Records supplied:
Context: an optimization exercise on an open-source flow, tuned for small area, a short achievable clock period and few clock cycles. The choices shown serve that exercise and are no tape-out recipe.
No activity file was given, so power comes from the tool's default toggle rates.

==> job 6812 <==
==> flow/design.v <==
module axi_lite_slave #(
    parameter ADDR_WIDTH = 6,
    parameter DATA_WIDTH = 32
)(
    input  logic                   clk,
    input  logic                   resetn,
    input  logic [ADDR_WIDTH-1:0]  AWADDR,
    input  logic                   AWVALID,
    output logic                   AWREADY,
    input  logic [DATA_WIDTH-1:0]  WDATA,
    input  logic                   WVALID,
    output logic                   WREADY,
    output logic [1:0]             BRESP,
    output logic                   BVALID,
    input  logic                   BREADY,
    input  logic [ADDR_WIDTH-1:0]  ARADDR,
    input  logic                   ARVALID,
    output logic                   ARREADY,
    output logic [DATA_WIDTH-1:0]  RDATA,
    output logic [1:0]             RRESP,
    output logic                   RVALID,
    input  logic                   RREADY
);
    localparam NWORDS = 1 << ADDR_WIDTH;
    logic [DATA_WIDTH-1:0] mem[0:NWORDS-1];
    assign BRESP = 2'b00;
    assign RRESP = 2'b00;
    logic [ADDR_WIDTH-1:0] wa_q;
    logic [DATA_WIDTH-1:0] wd_q;
    logic                  wa_v, wd_v;
    logic [2:0]            bcnt;        
    wire aw_hs = AWVALID && AWREADY;
    wire w_hs  = WVALID && WREADY;
    wire b_hs  = BVALID && BREADY;
    wire wgo   = wa_v && wd_v;          
    wire wa_v_n = aw_hs || (wa_v && !wgo);
    wire wd_v_n = w_hs  || (wd_v && !wgo);
    wire pair   = wa_v_n && wd_v_n;     
    logic [2:0] bcnt_n;
    always_comb begin
        case ({pair, b_hs})
            2'b10:   bcnt_n = bcnt + 3'd1;
            2'b01:   bcnt_n = bcnt - 3'd1;
            default: bcnt_n = bcnt;
        endcase
    end
    always_ff @(posedge clk) begin
        if (aw_hs) wa_q <= AWADDR;
        if (w_hs)  wd_q <= WDATA;
    end
    localparam LO_W = ADDR_WIDTH / 2;
    localparam HI_W = ADDR_WIDTH - LO_W;
    wire [ADDR_WIDTH-1:0] wa_n = aw_hs ? AWADDR : wa_q;
    logic [(1<<HI_W)-1:0] we_hi;        
    logic [(1<<LO_W)-1:0] we_lo;        
    always_ff @(posedge clk or negedge resetn) begin
        if (!resetn) begin
            we_hi <= '0;
            we_lo <= '0;
        end else begin
            for (int j = 0; j < (1<<HI_W); j++)
                we_hi[j] <= pair && (wa_n[ADDR_WIDTH-1:LO_W] == j);
            for (int j = 0; j < (1<<LO_W); j++)
                we_lo[j] <= (wa_n[LO_W-1:0] == j);
        end
    end
    genvar gi;
    generate
        for (gi = 0; gi < NWORDS; gi = gi + 1) begin : g_word
            always_ff @(posedge clk)
                if (we_hi[gi >> LO_W] && we_lo[gi % (1<<LO_W)]) mem[gi] <= wd_q;
        end
    endgenerate
    always_ff @(posedge clk or negedge resetn) begin
        if (!resetn) begin
            wa_v    <= 1'b0;
            wd_v    <= 1'b0;
            bcnt    <= 3'd0;
            BVALID  <= 1'b0;
            AWREADY <= 1'b0;
            WREADY  <= 1'b0;
        end else begin
            wa_v    <= wa_v_n;
            wd_v    <= wd_v_n;
            bcnt    <= bcnt_n;
            BVALID  <= (bcnt_n != 3'd0);
            AWREADY <= (!wa_v_n || wd_v_n) && !bcnt_n[2];
            WREADY  <= (!wd_v_n || wa_v_n) && !bcnt_n[2];
        end
    end
    logic [ADDR_WIDTH-1:0] q0, q1;
    logic [NWORDS-1:0]     q0_oh;
    logic                  q0_v, q1_v;
    wire ar_hs = ARVALID && ARREADY;
    wire rload = q0_v && (!RVALID || RREADY);
    wire q0_v_n = rload ? (q1_v || ar_hs) : (q0_v || ar_hs);
    wire q1_v_n = rload ? (q1_v && ar_hs) : (q1_v || (q0_v && ar_hs));
    wire rvalid_n = rload || (RVALID && !RREADY);
    wire [1:0] occ_n = {1'b0, q0_v_n} + {1'b0, q1_v_n} + {1'b0, rvalid_n};
    wire [ADDR_WIDTH-1:0] q0_n = (rload || !q0_v) ? (q1_v ? q1 : ARADDR) : q0;
    localparam NG = (NWORDS + 2) / 3;
    logic [DATA_WIDTH-1:0] rd;
    logic [NG-1:0]         rd_n [DATA_WIDTH];
    genvar gb, gg;
    generate
        for (gb = 0; gb < DATA_WIDTH; gb = gb + 1) begin : g_rbit
            for (gg = 0; gg < NG; gg = gg + 1) begin : g_grp
                if (3*gg + 2 < NWORDS) begin : g3
                    rd_aoi3 u_aoi (
                        .s0(q0_oh[3*gg]),   .d0(mem[3*gg][gb]),
                        .s1(q0_oh[3*gg+1]), .d1(mem[3*gg+1][gb]),
                        .s2(q0_oh[3*gg+2]), .d2(mem[3*gg+2][gb]),
                        .y(rd_n[gb][gg]));
                end else if (3*gg + 1 < NWORDS) begin : g2
                    rd_aoi2 u_aoi (
                        .s0(q0_oh[3*gg]),   .d0(mem[3*gg][gb]),
                        .s1(q0_oh[3*gg+1]), .d1(mem[3*gg+1][gb]),
                        .y(rd_n[gb][gg]));
                end else begin : g1
                    assign rd_n[gb][gg] = !(q0_oh[3*gg] && mem[3*gg][gb]);
                end
            end
            assign rd[gb] = !(&rd_n[gb]);
        end
    endgenerate
    always_ff @(posedge clk) begin
        q0 <= q0_n;
        for (int i = 0; i < NWORDS; i++)
            q0_oh[i] <= (q0_n == i);
        if (ar_hs) q1 <= ARADDR;
    end
    always_ff @(posedge clk or negedge resetn) begin
        if (!resetn)
            RDATA <= '0;
        else if (rload)
            RDATA <= rd;
    end
    always_ff @(posedge clk or negedge resetn) begin
        if (!resetn) begin
            q0_v    <= 1'b0;
            q1_v    <= 1'b0;
            RVALID  <= 1'b0;
            ARREADY <= 1'b0;
        end else begin
            q0_v    <= q0_v_n;
            q1_v    <= q1_v_n;
            RVALID  <= rvalid_n;
            ARREADY <= (occ_n != 2'd3);
        end
    end
endmodule
module rd_aoi3 (
    input  logic s0, d0, s1, d1, s2, d2,
    output logic y
);
    assign y = !((s0 && d0) || (s1 && d1) || (s2 && d2));
endmodule
module rd_aoi2 (
    input  logic s0, d0, s1, d1,
    output logic y
);
    assign y = !((s0 && d0) || (s1 && d1));
endmodule
==> flow/run.sh <==
#!/bin/bash
# synth_recipe.tcl (not shown) runs the flow's synth.tcl, then flattens the netlist and writes it again
# the make line also repeats each setting of config.mk as NAME=value (left out here)
make -C /OpenROAD-flow-scripts/flow DESIGN_CONFIG=/design/flow/config.mk WORK_HOME=/design/flow/orfs CLKGATE_MAP_FILE= SYNTH_SCRIPT=/design/flow/synth_recipe.tcl finish
==> flow/config.mk <==
export PLATFORM = sky130hd
export DESIGN_NAME = axi_lite_slave
export DESIGN_NICKNAME = axi_lite_slave
export VERILOG_FILES = /design/flow/design.v
export SDC_FILE = /design/flow/constraint.sdc
export NUM_CORES = 4
export LEC_CHECK = 0
export ABC_CLOCK_PERIOD_IN_PS = 2300
export CAP_MARGIN = 20
export CORE_MARGIN = 2
export CORE_UTILIZATION = 65
export CTS_CLUSTER_DIAMETER = 60
export CTS_CLUSTER_SIZE = 20
export SETUP_SLACK_MARGIN = 2.7
export SLEW_MARGIN = 20
export SYNTH_HIERARCHICAL = 1
==> flow/constraint.sdc <==
create_clock -name core_clock -period 5.0 [get_ports {clk}]
set_input_delay 1.0000 -clock core_clock [delete_from_list [all_inputs] [get_ports {clk}]]
set_output_delay 1.0000 -clock core_clock [all_outputs]
set_load 0.01 [all_outputs]
==> inputs of job 6163, as changes to job 6812 <==
==> flow/design.v, changed modules only <==
module axi_lite_slave #(
    parameter ADDR_WIDTH = 6,
    parameter DATA_WIDTH = 32
)(
    input  logic                   clk,
    input  logic                   resetn,
    input  logic [ADDR_WIDTH-1:0]  AWADDR,
    input  logic                   AWVALID,
    output logic                   AWREADY,
    input  logic [DATA_WIDTH-1:0]  WDATA,
    input  logic                   WVALID,
    output logic                   WREADY,
    output logic [1:0]             BRESP,
    output logic                   BVALID,
    input  logic                   BREADY,
    input  logic [ADDR_WIDTH-1:0]  ARADDR,
    input  logic                   ARVALID,
    output logic                   ARREADY,
    output logic [DATA_WIDTH-1:0]  RDATA,
    output logic [1:0]             RRESP,
    output logic                   RVALID,
    input  logic                   RREADY
);
    localparam NWORDS = 1 << ADDR_WIDTH;
    logic [DATA_WIDTH-1:0] mem[0:NWORDS-1];
    assign BRESP = 2'b00;
    assign RRESP = 2'b00;
    localparam LO_W = ADDR_WIDTH / 2;
    localparam HI_W = ADDR_WIDTH - LO_W;
    logic                  wh_v;        
    logic [(1<<HI_W)-1:0]  we_hi;       
    logic [(1<<LO_W)-1:0]  we_lo;       
    logic [ADDR_WIDTH-1:0] wa1;
    logic                  wa1_v;
    logic [2:0]            bcnt;        
    wire aw_hs = AWVALID && AWREADY;
    wire w_hs  = WVALID && WREADY;
    wire b_hs  = BVALID && BREADY;
    logic [2:0] bcnt_n;
    always_comb begin
        case ({w_hs, b_hs})
            2'b10:   bcnt_n = bcnt + 3'd1;
            2'b01:   bcnt_n = bcnt - 3'd1;
            default: bcnt_n = bcnt;
        endcase
    end
    wire wpop    = w_hs || !wh_v;       
    wire wh_v_n  = wpop ? (wa1_v || aw_hs) : 1'b1;
    wire wa1_v_n = wpop ? (wa1_v && aw_hs) : (wa1_v || aw_hs);
    wire [ADDR_WIDTH-1:0] wh_a_n = wa1_v ? wa1 : AWADDR;
    wire wready_n = wh_v_n && !bcnt_n[2];
    always_ff @(posedge clk) begin
        if (aw_hs && !(wpop && !wa1_v)) wa1 <= AWADDR;
    end
    always_ff @(posedge clk or negedge resetn) begin
        if (!resetn) begin
            we_hi <= '0;
            we_lo <= '0;
        end else if (wpop) begin
            for (int j = 0; j < (1<<HI_W); j++)
                we_hi[j] <= (wh_a_n[ADDR_WIDTH-1:LO_W] == j);
            for (int j = 0; j < (1<<LO_W); j++)
                we_lo[j] <= (wh_a_n[LO_W-1:0] == j);
        end
    end
    genvar gi;
    generate
        for (gi = 0; gi < NWORDS; gi = gi + 1) begin : g_word
            always_ff @(posedge clk)
                if (w_hs && we_hi[gi >> LO_W] && we_lo[gi % (1<<LO_W)]) mem[gi] <= WDATA;
        end
    endgenerate
    always_ff @(posedge clk or negedge resetn) begin
        if (!resetn) begin
            wh_v    <= 1'b0;
            wa1_v   <= 1'b0;
            bcnt    <= 3'd0;
            BVALID  <= 1'b0;
            AWREADY <= 1'b0;
            WREADY  <= 1'b0;
        end else begin
            wh_v    <= wh_v_n;
            wa1_v   <= wa1_v_n;
            bcnt    <= bcnt_n;
            BVALID  <= (bcnt_n != 3'd0);
            AWREADY <= !wa1_v_n;
            WREADY  <= wready_n;
        end
    end
    logic [ADDR_WIDTH-1:0] q0, q1;
    logic [NWORDS-1:0]     q0_oh;
    logic                  q0_v, q1_v;
    wire ar_hs = ARVALID && ARREADY;
    wire rload = q0_v && (!RVALID || RREADY);
    wire q0_v_n = rload ? (q1_v || ar_hs) : (q0_v || ar_hs);
    wire q1_v_n = rload ? (q1_v && ar_hs) : (q1_v || (q0_v && ar_hs));
    wire rvalid_n = rload || (RVALID && !RREADY);
    wire [1:0] occ_n = {1'b0, q0_v_n} + {1'b0, q1_v_n} + {1'b0, rvalid_n};
    wire [ADDR_WIDTH-1:0] q0_n = (rload || !q0_v) ? (q1_v ? q1 : ARADDR) : q0;
    logic [DATA_WIDTH-1:0] rd;
    always_comb begin
        rd = '0;
        for (int i = 0; i < NWORDS; i++)
            rd = rd | ({DATA_WIDTH{q0_oh[i]}} & mem[i]);
    end
    always_ff @(posedge clk) begin
        q0 <= q0_n;
        for (int i = 0; i < NWORDS; i++)
            q0_oh[i] <= (q0_n == i);
        if (ar_hs) q1 <= ARADDR;
    end
    always_ff @(posedge clk or negedge resetn) begin
        if (!resetn)
            RDATA <= '0;
        else if (rload)
            RDATA <= rd;
    end
    always_ff @(posedge clk or negedge resetn) begin
        if (!resetn) begin
            q0_v    <= 1'b0;
            q1_v    <= 1'b0;
            RVALID  <= 1'b0;
            ARREADY <= 1'b0;
        end else begin
            q0_v    <= q0_v_n;
            q1_v    <= q1_v_n;
            RVALID  <= rvalid_n;
            ARREADY <= (occ_n != 2'd3);
        end
    end
endmodule
// module rd_aoi3 removed
// module rd_aoi2 removed
SETUP_SLACK_MARGIN = 3.0   (was 2.7)
SYNTH_HIERARCHICAL = default   (was 1)
==> inputs of job 2116, as changes to job 6812 <==
==> flow/design.v, changed modules only <==
module axi_lite_slave #(
    parameter ADDR_WIDTH = 6,
    parameter DATA_WIDTH = 32
)(
    input  logic                   clk,
    input  logic                   resetn,
    input  logic [ADDR_WIDTH-1:0]  AWADDR,
    input  logic                   AWVALID,
    output logic                   AWREADY,
    input  logic [DATA_WIDTH-1:0]  WDATA,
    input  logic                   WVALID,
    output logic                   WREADY,
    output logic [1:0]             BRESP,
    output logic                   BVALID,
    input  logic                   BREADY,
    input  logic [ADDR_WIDTH-1:0]  ARADDR,
    input  logic                   ARVALID,
    output logic                   ARREADY,
    output logic [DATA_WIDTH-1:0]  RDATA,
    output logic [1:0]             RRESP,
    output logic                   RVALID,
    input  logic                   RREADY
);
    localparam NWORDS = 1 << ADDR_WIDTH;
    logic [DATA_WIDTH-1:0] mem[0:NWORDS-1];
    assign BRESP = 2'b00;
    assign RRESP = 2'b00;
    localparam LO_W = ADDR_WIDTH / 2;
    localparam HI_W = ADDR_WIDTH - LO_W;
    logic                  wh_v;        
    logic [(1<<HI_W)-1:0]  we_hi;       
    logic [(1<<LO_W)-1:0]  we_lo;       
    logic [ADDR_WIDTH-1:0] wa1;
    logic                  wa1_v;
    logic [2:0]            bcnt;        
    wire aw_hs = AWVALID && AWREADY;
    wire w_hs  = WVALID && WREADY;
    wire b_hs  = BVALID && BREADY;
    logic [2:0] bcnt_n;
    always_comb begin
        case ({w_hs, b_hs})
            2'b10:   bcnt_n = bcnt + 3'd1;
            2'b01:   bcnt_n = bcnt - 3'd1;
            default: bcnt_n = bcnt;
        endcase
    end
    wire wpop    = w_hs || !wh_v;       
    wire wh_v_n  = wpop ? (wa1_v || aw_hs) : 1'b1;
    wire wa1_v_n = wpop ? (wa1_v && aw_hs) : (wa1_v || aw_hs);
    wire [ADDR_WIDTH-1:0] wh_a_n = wa1_v ? wa1 : AWADDR;
    wire wready_n = wh_v_n && !bcnt_n[2];
    always_ff @(posedge clk) begin
        if (aw_hs && !(wpop && !wa1_v)) wa1 <= AWADDR;
    end
    always_ff @(posedge clk or negedge resetn) begin
        if (!resetn) begin
            we_hi <= '0;
            we_lo <= '0;
        end else if (wpop) begin
            for (int j = 0; j < (1<<HI_W); j++)
                we_hi[j] <= (wh_a_n[ADDR_WIDTH-1:LO_W] == j);
            for (int j = 0; j < (1<<LO_W); j++)
                we_lo[j] <= (wh_a_n[LO_W-1:0] == j);
        end
    end
    genvar gi;
    generate
        for (gi = 0; gi < NWORDS; gi = gi + 1) begin : g_word
            always_ff @(posedge clk)
                if (w_hs && we_hi[gi >> LO_W] && we_lo[gi % (1<<LO_W)]) mem[gi] <= WDATA;
        end
    endgenerate
    always_ff @(posedge clk or negedge resetn) begin
        if (!resetn) begin
            wh_v    <= 1'b0;
            wa1_v   <= 1'b0;
            bcnt    <= 3'd0;
            BVALID  <= 1'b0;
            AWREADY <= 1'b0;
            WREADY  <= 1'b0;
        end else begin
            wh_v    <= wh_v_n;
            wa1_v   <= wa1_v_n;
            bcnt    <= bcnt_n;
            BVALID  <= (bcnt_n != 3'd0);
            AWREADY <= !wa1_v_n;
            WREADY  <= wready_n;
        end
    end
    logic [ADDR_WIDTH-1:0] q0, q1;
    logic [NWORDS-1:0]     q0_oh;
    logic                  q0_v, q1_v;
    wire ar_hs = ARVALID && ARREADY;
    wire rload = q0_v && (!RVALID || RREADY);
    wire q0_v_n = rload ? (q1_v || ar_hs) : (q0_v || ar_hs);
    wire q1_v_n = rload ? (q1_v && ar_hs) : (q1_v || (q0_v && ar_hs));
    wire rvalid_n = rload || (RVALID && !RREADY);
    wire [1:0] occ_n = {1'b0, q0_v_n} + {1'b0, q1_v_n} + {1'b0, rvalid_n};
    wire [ADDR_WIDTH-1:0] q0_n = (rload || !q0_v) ? (q1_v ? q1 : ARADDR) : q0;
    logic [DATA_WIDTH-1:0] rd;
    always_comb begin
        rd = '0;
        for (int i = 0; i < NWORDS; i++)
            rd = rd | ({DATA_WIDTH{q0_oh[i]}} & mem[i]);
    end
    always_ff @(posedge clk) begin
        q0 <= q0_n;
        for (int i = 0; i < NWORDS; i++)
            q0_oh[i] <= (q0_n == i);
        if (ar_hs) q1 <= ARADDR;
    end
    always_ff @(posedge clk or negedge resetn) begin
        if (!resetn)
            RDATA <= '0;
        else if (rload)
            RDATA <= rd;
    end
    always_ff @(posedge clk or negedge resetn) begin
        if (!resetn) begin
            q0_v    <= 1'b0;
            q1_v    <= 1'b0;
            RVALID  <= 1'b0;
            ARREADY <= 1'b0;
        end else begin
            q0_v    <= q0_v_n;
            q1_v    <= q1_v_n;
            RVALID  <= rvalid_n;
            ARREADY <= (occ_n != 2'd3);
        end
    end
endmodule
// module rd_aoi3 removed
// module rd_aoi2 removed
SYNTH_HIERARCHICAL = default   (was 1)
==> qor summary <==
                                                                            job 6163                 job 6812                 job 2116
Wire length of the first global-routing pass                               436000 um                306000 um                415000 um
Switching power as a share of total power                                      0.293                    0.283                    0.288
Sequential fraction of the synthesis area                                      0.830                    0.859                    0.830
Synth Area per Inst                                                        19.2 um^2                21.8 um^2                19.2 um^2
Met2 routed wirelength                                                     134000 um                103000 um                130000 um
Clock Sink Count                                                                2190                     2222                     2190
Skew-Pair Late Insertion Delay                                               0.84 ns                  0.78 ns                  0.81 ns
Type of the worst setup path                                  flop to primary output             flop to flop             flop to flop
Clock tree cell share of total cell area                                      0.0527                   0.0504                   0.0533
Relative contribution of combinational cells to total power                    0.165                    0.177                    0.145
Global-route track usage on met3                                               0.310                    0.105                    0.258
Run status                                                   complete, no violations  complete, no violations  complete, no violations
Detailed Place HPWL                                                        160000 um                118000 um                161000 um
Pre-CTS setup slack                                                          1.44 ns                  1.13 ns                  1.11 ns
Xor and xnor fraction of the mapped netlist area                            0.000337                 0.000229                 0.000337
Highest clock rate                                                         0.384 GHz                0.396 GHz                0.383 GHz
Final cell utilization of the core                                             0.773                    0.739                    0.734
Fraction of layout cells with a size suffix above 1                            0.246                    0.149                    0.175
NetSw                                                                       0.0122 W                 0.0117 W                 0.0116 W
Combinational logic power                                                  0.00690 W                0.00733 W                0.00582 W
Drt total wl                                                               341000 um                227000 um                328000 um
Function was not checked in any run of this note: the RTL went through the layout flow alone.

-- afterwards: timing with drivers on the ports --
Ports are ideal in the flow. The routed layouts listed here were re-timed in OpenROAD.
Step 1, drivers: a clkbuf_16 drives clk and a buf_2 each remaining input, both assumed.
Step 2 adds t to the input delays and takes it off the output delays; t is the mean of the earliest and latest rising clock arrival at the registers after step 1. Input paths then give back, and output paths get back, about the clock's delay inside the block.
Three values: no drivers, after step 1, after step 2; two values: the first two.
run | t (ns) | slack for setup (ns) | worst register clock-pin slew, ns
job 6812 | 0.844 | 2.475 / 2.475 / 1.827 | 0.09 / 0.09
job 6163 | 0.901 | 2.394 / 2.310 / 1.985 | 0.09 / 0.09
job 2116 | 0.879 | 2.389 / 2.389 / 1.697 | 0.09 / 0.09
After both steps setup and hold are still met in every run listed. The setup slack of job 2116, which loses most, moves by 0.000 ns with the drivers and by -0.692 ns with both steps.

What is being asked:
Using the entries above, give again exactly the lines from the line holding "end else if (3*gg" through the line holding "export CTS_CLUSTER_DIAMETER = 60". Include both end lines and nothing else.

Answer for the task:
                end else if (3*gg + 1 < NWORDS) begin : g2
                    rd_aoi2 u_aoi (
                        .s0(q0_oh[3*gg]),   .d0(mem[3*gg][gb]),
                        .s1(q0_oh[3*gg+1]), .d1(mem[3*gg+1][gb]),
                        .y(rd_n[gb][gg]));
                end else begin : g1
                    assign rd_n[gb][gg] = !(q0_oh[3*gg] && mem[3*gg][gb]);
                end
            end
            assign rd[gb] = !(&rd_n[gb]);
        end
    endgenerate
    always_ff @(posedge clk) begin
        q0 <= q0_n;
        for (int i = 0; i < NWORDS; i++)
            q0_oh[i] <= (q0_n == i);
        if (ar_hs) q1 <= ARADDR;
    end
    always_ff @(posedge clk or negedge resetn) begin
        if (!resetn)
            RDATA <= '0;
        else if (rload)
            RDATA <= rd;
    end
    always_ff @(posedge clk or negedge resetn) begin
        if (!resetn) begin
            q0_v    <= 1'b0;
            q1_v    <= 1'b0;
            RVALID  <= 1'b0;
            ARREADY <= 1'b0;
        end else begin
            q0_v    <= q0_v_n;
            q1_v    <= q1_v_n;
            RVALID  <= rvalid_n;
            ARREADY <= (occ_n != 2'd3);
        end
    end
endmodule
module rd_aoi3 (
    input  logic s0, d0, s1, d1, s2, d2,
    output logic y
);
    assign y = !((s0 && d0) || (s1 && d1) || (s2 && d2));
endmodule
module rd_aoi2 (
    input  logic s0, d0, s1, d1,
    output logic y
);
    assign y = !((s0 && d0) || (s1 && d1));
endmodule
==> flow/run.sh <==
#!/bin/bash
# synth_recipe.tcl (not shown) runs the flow's synth.tcl, then flattens the netlist and writes it again
# the make line also repeats each setting of config.mk as NAME=value (left out here)
make -C /OpenROAD-flow-scripts/flow DESIGN_CONFIG=/design/flow/config.mk WORK_HOME=/design/flow/orfs CLKGATE_MAP_FILE= SYNTH_SCRIPT=/design/flow/synth_recipe.tcl finish
==> flow/config.mk <==
export PLATFORM = sky130hd
export DESIGN_NAME = axi_lite_slave
export DESIGN_NICKNAME = axi_lite_slave
export VERILOG_FILES = /design/flow/design.v
export SDC_FILE = /design/flow/constraint.sdc
export NUM_CORES = 4
export LEC_CHECK = 0
export ABC_CLOCK_PERIOD_IN_PS = 2300
export CAP_MARGIN = 20
export CORE_MARGIN = 2
export CORE_UTILIZATION = 65
export CTS_CLUSTER_DIAMETER = 60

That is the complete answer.